## About this exercise
Copy the full listing exactly, word for word.
Exercise input START
==> src/rtl/fft_controller.sv <==
// rtl/fft_controller.sv - 16-point radix-2 FFT sequencer: load, 4 stages of 8 butterflies, unload.
// Optional FFT_BITREV_LOAD_EN stores incoming samples at bit-reversed addresses.
module fft_controller
  import fft_controller_pkg::*;
#(
  parameter int BF_LATENCY = 2
) (
  input  logic       clk,
  input  logic       rst,
  input  logic       start,
  input  logic       in_valid,
  output logic       in_ready,
  output logic       load_we,
  output logic [3:0] load_addr,
  output logic [1:0] stage,
  output logic [2:0] butterfly,
  output logic       bf_issue,
  output logic       wb_en,
  output logic [1:0] wb_stage,
  output logic [2:0] wb_butterfly,
  output logic       out_valid,
  input  logic       out_ready,
  output logic [3:0] rd_addr,
  output logic       out_last,
  output logic       busy,
  output logic       done
);

  fft_state_e state_q, state_d;
  logic [3:0] cnt_q, cnt_d;
  logic [1:0] stage_q, stage_d;
  logic [2:0] bfly_q, bfly_d;
  logic [2:0] drain_q, drain_d;
  logic       done_q, done_d;

  always_ff @(posedge clk) begin
    if (rst) begin
      state_q <= ST_IDLE;
      cnt_q   <= '0;
      stage_q <= '0;
      bfly_q  <= '0;
      drain_q <= '0;
      done_q  <= 1'b0;
    end else begin
      state_q <= state_d;
      cnt_q   <= cnt_d;
      stage_q <= stage_d;
      bfly_q  <= bfly_d;
      drain_q <= drain_d;
      done_q  <= done_d;
    end
  end

  // Every counter is reloaded explicitly at its terminal value rather than left to roll over.
  always_comb begin
    state_d = state_q;
    cnt_d   = cnt_q;
    stage_d = stage_q;
    bfly_d  = bfly_q;
    drain_d = drain_q;
    done_d  = 1'b0;
    case (state_q)
      ST_IDLE: begin
        if (start) begin
          state_d = ST_LOAD;
          cnt_d   = '0;
        end
      end
      ST_LOAD: begin
        if (in_valid) begin
          if (cnt_q == 4'(FFT_N - 1)) begin
            state_d = ST_COMPUTE;
            cnt_d   = '0;
            stage_d = '0;
            bfly_d  = '0;
          end else begin
            cnt_d = cnt_q + 4'd1;
          end
        end
      end
      ST_COMPUTE: begin
        if (bfly_q == 3'(FFT_BFLIES - 1)) begin
          state_d = ST_DRAIN;
          drain_d = '0;
        end else begin
          bfly_d = bfly_q + 3'd1;
        end
      end
      ST_DRAIN: begin
        // Hold off the next stage until the last write-back of this one has landed in RAM.
        if (drain_q == 3'(BF_LATENCY - 1)) begin
          if (stage_q == 2'(FFT_STAGES - 1)) begin
            state_d = ST_UNLOAD;
            cnt_d   = '0;
          end else begin
            state_d = ST_COMPUTE;
            stage_d = stage_q + 2'd1;
            bfly_d  = '0;
          end
        end else begin
          drain_d = drain_q + 3'd1;
        end
      end
      ST_UNLOAD: begin
        if (out_ready) begin
          if (cnt_q == 4'(FFT_N - 1)) begin
            state_d = ST_IDLE;
            cnt_d   = '0;
            done_d  = 1'b1;
          end else begin
            cnt_d = cnt_q + 4'd1;
          end
        end
      end
      default: state_d = ST_IDLE;
    endcase
  end

  assign in_ready  = (state_q == ST_LOAD);
  assign load_we   = in_ready && in_valid;
`ifdef FFT_BITREV_LOAD_EN
  assign load_addr = in_ready ? bitrev4(cnt_q) : '0;
`else
  assign load_addr = in_ready ? cnt_q : '0;
`endif
  assign stage     = stage_q;
  assign butterfly = bfly_q;
  assign bf_issue  = (state_q == ST_COMPUTE);
  assign out_valid = (state_q == ST_UNLOAD);
  assign rd_addr   = out_valid ? cnt_q : '0;
  assign out_last  = out_valid && (cnt_q == 4'(FFT_N - 1));
  assign busy      = (state_q != ST_IDLE);
  assign done      = done_q;

  fft_wb_delay #(
    .BF_LATENCY(BF_LATENCY)
  ) u_wb_delay (
    .clk       (clk),
    .rst       (rst),
    .issue_i   (bf_issue),
    .stage_i   (stage_q),
    .bfly_i    (bfly_q),
    .wb_en_o   (wb_en),
    .wb_stage_o(wb_stage),
    .wb_bfly_o (wb_butterfly)
  );

endmodule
Exercise input END
## Result of the task
==> src/rtl/fft_controller.sv <==
// rtl/fft_controller.sv - 16-point radix-2 FFT sequencer: load, 4 stages of 8 butterflies, unload.
// Optional FFT_BITREV_LOAD_EN stores incoming samples at bit-reversed addresses.
module fft_controller
  import fft_controller_pkg::*;
#(
  parameter int BF_LATENCY = 2
) (
  input  logic       clk,
  input  logic       rst,
  input  logic       start,
  input  logic       in_valid,
  output logic       in_ready,
  output logic       load_we,
  output logic [3:0] load_addr,
  output logic [1:0] stage,
  output logic [2:0] butterfly,
  output logic       bf_issue,
  output logic       wb_en,
  output logic [1:0] wb_stage,
  output logic [2:0] wb_butterfly,
  output logic       out_valid,
  input  logic       out_ready,
  output logic [3:0] rd_addr,
  output logic       out_last,
  output logic       busy,
  output logic       done
);

  fft_state_e state_q, state_d;
  logic [3:0] cnt_q, cnt_d;
  logic [1:0] stage_q, stage_d;
  logic [2:0] bfly_q, bfly_d;
  logic [2:0] drain_q, drain_d;
  logic       done_q, done_d;

  always_ff @(posedge clk) begin
    if (rst) begin
      state_q <= ST_IDLE;
      cnt_q   <= '0;
      stage_q <= '0;
      bfly_q  <= '0;
      drain_q <= '0;
      done_q  <= 1'b0;
    end else begin
      state_q <= state_d;
      cnt_q   <= cnt_d;
      stage_q <= stage_d;
      bfly_q  <= bfly_d;
      drain_q <= drain_d;
      done_q  <= done_d;
    end
  end

  // Every counter is reloaded explicitly at its terminal value rather than left to roll over.
  always_comb begin
    state_d = state_q;
    cnt_d   = cnt_q;
    stage_d = stage_q;
    bfly_d  = bfly_q;
    drain_d = drain_q;
    done_d  = 1'b0;
    case (state_q)
      ST_IDLE: begin
        if (start) begin
          state_d = ST_LOAD;
          cnt_d   = '0;
        end
      end
      ST_LOAD: begin
        if (in_valid) begin
          if (cnt_q == 4'(FFT_N - 1)) begin
            state_d = ST_COMPUTE;
            cnt_d   = '0;
            stage_d = '0;
            bfly_d  = '0;
          end else begin
            cnt_d = cnt_q + 4'd1;
          end
        end
      end
      ST_COMPUTE: begin
        if (bfly_q == 3'(FFT_BFLIES - 1)) begin
          state_d = ST_DRAIN;
          drain_d = '0;
        end else begin
          bfly_d = bfly_q + 3'd1;
        end
      end
      ST_DRAIN: begin
        // Hold off the next stage until the last write-back of this one has landed in RAM.
        if (drain_q == 3'(BF_LATENCY - 1)) begin
          if (stage_q == 2'(FFT_STAGES - 1)) begin
            state_d = ST_UNLOAD;
            cnt_d   = '0;
          end else begin
            state_d = ST_COMPUTE;
            stage_d = stage_q + 2'd1;
            bfly_d  = '0;
          end
        end else begin
          drain_d = drain_q + 3'd1;
        end
      end
      ST_UNLOAD: begin
        if (out_ready) begin
          if (cnt_q == 4'(FFT_N - 1)) begin
            state_d = ST_IDLE;
            cnt_d   = '0;
            done_d  = 1'b1;
          end else begin
            cnt_d = cnt_q + 4'd1;
          end
        end
      end
      default: state_d = ST_IDLE;
    endcase
  end

  assign in_ready  = (state_q == ST_LOAD);
  assign load_we   = in_ready && in_valid;
`ifdef FFT_BITREV_LOAD_EN
  assign load_addr = in_ready ? bitrev4(cnt_q) : '0;
`else
  assign load_addr = in_ready ? cnt_q : '0;
`endif
  assign stage     = stage_q;
  assign butterfly = bfly_q;
  assign bf_issue  = (state_q == ST_COMPUTE);
  assign out_valid = (state_q == ST_UNLOAD);
  assign rd_addr   = out_valid ? cnt_q : '0;
  assign out_last  = out_valid && (cnt_q == 4'(FFT_N - 1));
  assign busy      = (state_q != ST_IDLE);
  assign done      = done_q;

  fft_wb_delay #(
    .BF_LATENCY(BF_LATENCY)
  ) u_wb_delay (
    .clk       (clk),
    .rst       (rst),
    .issue_i   (bf_issue),
    .stage_i   (stage_q),
    .bfly_i    (bfly_q),
    .wb_en_o   (wb_en),
    .wb_stage_o(wb_stage),
    .wb_bfly_o (wb_butterfly)
  );

endmodule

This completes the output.